More docudrama than documentary, Robert Flaherty’s 1922 film Nanook of the North (A Story of Life and Love in the Actual Arctic) begins, in his intertitled “Preface”, with the movie’s brave I: “This film grew out of a long series of explorations . . . I carried out . . . with only two or three Eskimos as my companions.” But it is also keenly self-aware of the camera’s brave new eye on the world. “After a lot of hardship,” the director declares, and “wintering a year . . . [three of us] got out to civilization along with my notes, maps, and the films.” Then, after the negative burned, he saw “that if I were to take a single character and make him typify the Eskimos . . . the results would be well worth while.” Flaherty even showed “my character and his family” some of these “results” so that they “could understand and appreciate what I was doing.” And yet his main man did not get it: “Poor old Nanook hung around my cabin, talking over films we still could make . . . He never understood why I should have gone to all the fuss and bother of making the ‘big aggie’ [referring to the Akeley cameras, i.e., the film] of him.” Nanook “starved to death” but Flaherty’s picture “has gone into most of the odd corners of the world” and so many have “looked upon Nanook, the kindly, brave, simple Eskimo.”

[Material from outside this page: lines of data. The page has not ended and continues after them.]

File: src/rtl/riscv_pkg.sv
`default_nettype none
// +----------------------------------------------------------------------------+
// | Package  : riscv_pkg                                                       |
// | Purpose  : Shared constants and types for the RISC-V core front end:       |
// |            datapath width, bubble instruction, major opcodes used by       |
// |            ImmGen/decode, and the fetch-stage state encoding.              |
// | Revision : 1.0 - initial release                                           |
// +----------------------------------------------------------------------------+
package riscv_pkg;

  localparam int          XLEN      = 64;
  localparam logic [31:0] NOP_INSTR = 32'h0000_0013;  // addi x0,x0,0

  localparam logic [6:0]  OP_LOAD   = 7'b0000011;
  localparam logic [6:0]  OP_STORE  = 7'b0100011;
  localparam logic [6:0]  OP_BRANCH = 7'b1100011;

  // FETCH: request outstanding at pc
  // DROP : request outstanding but its data is stale (redirect arrived before ack)
  // HOLD : fetched word parked because IF/ID could not take it
  typedef enum logic [1:0] {
    FETCH = 2'd0,
    DROP  = 2'd1,
    HOLD  = 2'd2
  } fetch_state_t;

endpackage
`default_nettype wire

File: src/rtl/if_id_reg.sv
`default_nettype none
// +----------------------------------------------------------------------------+
// | Module   : if_id_reg                                                       |
// | Purpose  : IF/ID pipeline register holding valid/pc/instr. Priority is     |
// |            flush > load > hold > clear. When not valid, instr always       |
// |            carries the bubble so decode/ImmGen see a harmless NOP.         |
// | Ports    : clk, rst           clock, synchronous active-high reset         |
// |            flush, load, hold  update controls                              |
// |            load_pc/load_instr entry written on load                        |
// |            valid/pc/instr     register contents                            |
// | Revision : 1.0 - initial release                                           |
// +----------------------------------------------------------------------------+
module if_id_reg #(
  parameter int          XLEN      = riscv_pkg::XLEN,
  parameter logic [31:0] NOP_INSTR = riscv_pkg::NOP_INSTR
) (
  input  logic            clk,
  input  logic            rst,
  input  logic            flush,
  input  logic            load,
  input  logic            hold,
  input  logic [XLEN-1:0] load_pc,
  input  logic [31:0]     load_instr,
  output logic            valid,
  output logic [XLEN-1:0] pc,
  output logic [31:0]     instr
);

  always_ff @(posedge clk) begin
    if (rst) begin
      valid <= 1'b0;
      pc    <= '0;
      instr <= NOP_INSTR;
    end else if (flush) begin
      // pc is left as-is: it is meaningless while valid=0
      valid <= 1'b0;
      instr <= NOP_INSTR;
    end else if (load) begin
      valid <= 1'b1;
      pc    <= load_pc;
      instr <= load_instr;
    end else if (!hold) begin
      // entry consumed (or already empty) and nothing new arrives
      valid <= 1'b0;
      instr <= NOP_INSTR;
    end
  end

endmodule
`default_nettype wire

File: src/rtl/fetch_stage.sv
`default_nettype none
// +----------------------------------------------------------------------------+
// | Module   : fetch_stage                                                     |
// | Purpose  : Instruction fetch. Owns the PC, runs a single-outstanding       |
// |            req/ack handshake to instruction memory and fills the IF/ID     |
// |            register. Honours stall and branch redirect from downstream.    |
// |            One instruction per cycle when memory acks every cycle.         |
// | Ports    : clk, rst                 clock, synchronous active-high reset   |
// |            stall                    IF/ID not consumed this cycle          |
// |            redirect, redirect_pc    flush and refetch from target          |
// |            imem_req/addr/ack/rdata  instruction memory handshake           |
// |            if_id_valid/pc/instr     IF/ID register outputs                 |
// | Revision : 1.0 - initial release                                           |
// +----------------------------------------------------------------------------+
module fetch_stage #(
  parameter int              XLEN      = riscv_pkg::XLEN,
  parameter logic [XLEN-1:0] RESET_PC  = '0,
  parameter logic [31:0]     NOP_INSTR = riscv_pkg::NOP_INSTR
) (
  input  logic            clk,
  input  logic            rst,
  input  logic            stall,
  input  logic            redirect,
  input  logic [XLEN-1:0] redirect_pc,
  output logic            imem_req,
  output logic [XLEN-1:0] imem_addr,
  input  logic            imem_ack,
  input  logic [31:0]     imem_rdata,
  output logic            if_id_valid,
  output logic [XLEN-1:0] if_id_pc,
  output logic [31:0]     if_id_instr
);

  import riscv_pkg::*;

  localparam logic [XLEN-1:0] ALIGN_MASK = ~{{(XLEN-2){1'b0}}, 2'b11};
  localparam logic [XLEN-1:0] PC_STEP    = {{(XLEN-3){1'b0}}, 3'd4};

  fetch_state_t    state, state_nxt;
  logic [XLEN-1:0] pc, pc_nxt;
  logic [XLEN-1:0] redir_pc, redir_pc_nxt;
  logic [XLEN-1:0] hold_pc, hold_pc_nxt;
  logic [31:0]     hold_instr, hold_instr_nxt;

  logic            accept;
  logic [XLEN-1:0] target;
  logic            load;
  logic [XLEN-1:0] load_pc;
  logic [31:0]     load_instr;

  assign accept = !if_id_valid || !stall;
  assign target = redirect_pc & ALIGN_MASK;

  // Request is purely a function of state so addr/req never move while
  // waiting for an ack; reset kills it immediately.
  assign imem_req  = !rst && (state != HOLD);
  assign imem_addr = pc;

  always_ff @(posedge clk) begin
    if (rst) begin
      state      <= FETCH;
      pc         <= RESET_PC;
      redir_pc   <= '0;
      hold_pc    <= '0;
      hold_instr <= NOP_INSTR;
    end else begin
      state      <= state_nxt;
      pc         <= pc_nxt;
      redir_pc   <= redir_pc_nxt;
      hold_pc    <= hold_pc_nxt;
      hold_instr <= hold_instr_nxt;
    end
  end

  always_comb begin
    state_nxt      = state;
    pc_nxt         = pc;
    redir_pc_nxt   = redir_pc;
    hold_pc_nxt    = hold_pc;
    hold_instr_nxt = hold_instr;
    load           = 1'b0;
    load_pc        = pc;
    load_instr     = imem_rdata;

    unique case (state)
      FETCH: begin
        if (imem_ack) begin
          if (redirect) begin
            pc_nxt = target;
          end else if (accept) begin
            load   = 1'b1;
            pc_nxt = pc + PC_STEP;
          end else begin
            hold_pc_nxt    = pc;
            hold_instr_nxt = imem_rdata;
            pc_nxt         = pc + PC_STEP;
            state_nxt      = HOLD;
          end
        end else if (redirect) begin
          // Cannot retract the request, so remember where to go once it lands.
          redir_pc_nxt = target;
          state_nxt    = DROP;
        end
      end

      DROP: begin
        if (redirect) begin
          redir_pc_nxt = target;
        end
        if (imem_ack) begin
          // Latest redirect wins, including one arriving with the ack.
          pc_nxt    = redirect ? target : redir_pc;
          state_nxt = FETCH;
        end
      end

      HOLD: begin
        if (redirect) begin
          pc_nxt    = target;
          state_nxt = FETCH;
        end else if (accept) begin
          load       = 1'b1;
          load_pc    = hold_pc;
          load_instr = hold_instr;
          state_nxt  = FETCH;
        end
      end

      default: begin
        state_nxt = FETCH;
      end
    endcase
  end

  if_id_reg #(
    .XLEN      (XLEN),
    .NOP_INSTR (NOP_INSTR)
  ) u_if_id_reg (
    .clk        (clk),
    .rst        (rst),
    .flush      (redirect),
    .load       (load),
    .hold       (stall),
    .load_pc    (load_pc),
    .load_instr (load_instr),
    .valid      (if_id_valid),
    .pc         (if_id_pc),
    .instr      (if_id_instr)
  );

endmodule
`default_nettype wire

In this prelude’s romantic, imposing, white narrative of bravery and discovery, there is the contrast between the bold, intrepid Flaherty behind the camera and the humble, addled “Eskimo” captured by it. There is the slip from “my character” to the pitiable yet somehow now-real “Nanook” (posthumously preserved, as if in ice—it is Flaherty’s made-up character, Nanook, not the real man playing him, who never lived and so cannot truly die). There are the contradictions of having the star-subject see himself on-screen to appreciate the project only for him to then plan more films even as he still does not comprehend, apparently, why he has been filmed (though he seems to have referred to the cameras with casual, insider lingo). And film-exploration itself, a marker of “civilization”, is opposed to pre-modern Northern natives often masked, not revealed, by Flaherty—the Eskimo Nanook was played by an Inuk, Allakariallak. In this Self (Flaherty the observer, objectifying) vs. Other (Nanook and family, the observed racial subjects) ethnographic set-up, Nanook and his people are set apart and cut off by the film, left behind as oral-fixated semi-humans in the wild. And by prefacing the film with Nanook’s death, Flaherty casts his hero in a tragic light, enhancing the viewer’s pity, only to then suggest his film is more important than its protagonist or the Inuk actor playing him . . . and, sure enough, the picture sparked, as scholar Asen Balikci later coined it, “Nanook mania” in many countries (“Eskimo pies”—soon called “Nanooks” in some places, as Georges Sadoul notes—were trademarked that year).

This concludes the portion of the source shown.